Thomas Stevenson
- Full name: Thomas Herbert Stevenson
- Born: 19 August 1872 Derry, Ireland
- Died: 21 March 1908 (aged 35) Woolwich, England
- University: Queen's College Belfast University of Edinburgh
- Occupation(s): Medical doctor

Rugby union career
- Position(s): Centre

International career
- Years: Team / Apps / (Points)
- 1895–97: Ireland / 7 / (3)

= Thomas Stevenson (rugby union) =

Rugby union player from Northern Ireland

Thomas Herbert Stevenson (19 August 1872 — 21 March 1908) was an Irish international rugby union player.

Born in Derry, Stevenson was a strong-running centre, capped seven times for Ireland from 1895 to 1897, having made his mark competing in varsity rugby.

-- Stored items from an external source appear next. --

==> flow/design.v <==
module dff(out_a, in_a, clk);
	parameter bitwidth = 8;
	input signed[bitwidth - 1:0]in_a;
	input clk;
	output signed[bitwidth - 1:0]out_a;
	reg signed[bitwidth - 1:0]out_a;
	always@(posedge clk)
		out_a <= in_a;
 endmodule
module mul(out, in_c, in_a);
	input signed[7:0] in_a, in_c;
	output signed[13:0] out;
	wire signed[15:0]sum;
	assign sum = in_a * in_c;
	assign out = sum[15:2];
endmodule
module adder(sum, a, b, c, d);
	parameter bitwidth = 14;
	input signed[bitwidth - 1:0]a, b, c, d;
	output signed[bitwidth + 1:0]sum;
	assign sum = a + b + c + d;
endmodule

He played for Queen's College Belfast and later Edinburgh University, from where he obtained his medical qualifications.

Stevenson received a commission as a lieutenant in the Royal Army Medical Corps (RAMC) in 1900 and served six years in India. He was promoted to captain in 1903 and at the end of that year was one of four RAMC members to accompany the British expedition to Tibet.

In 1908, Stevenson died when he developed blood poisoning after undergoing an operation, aged 35.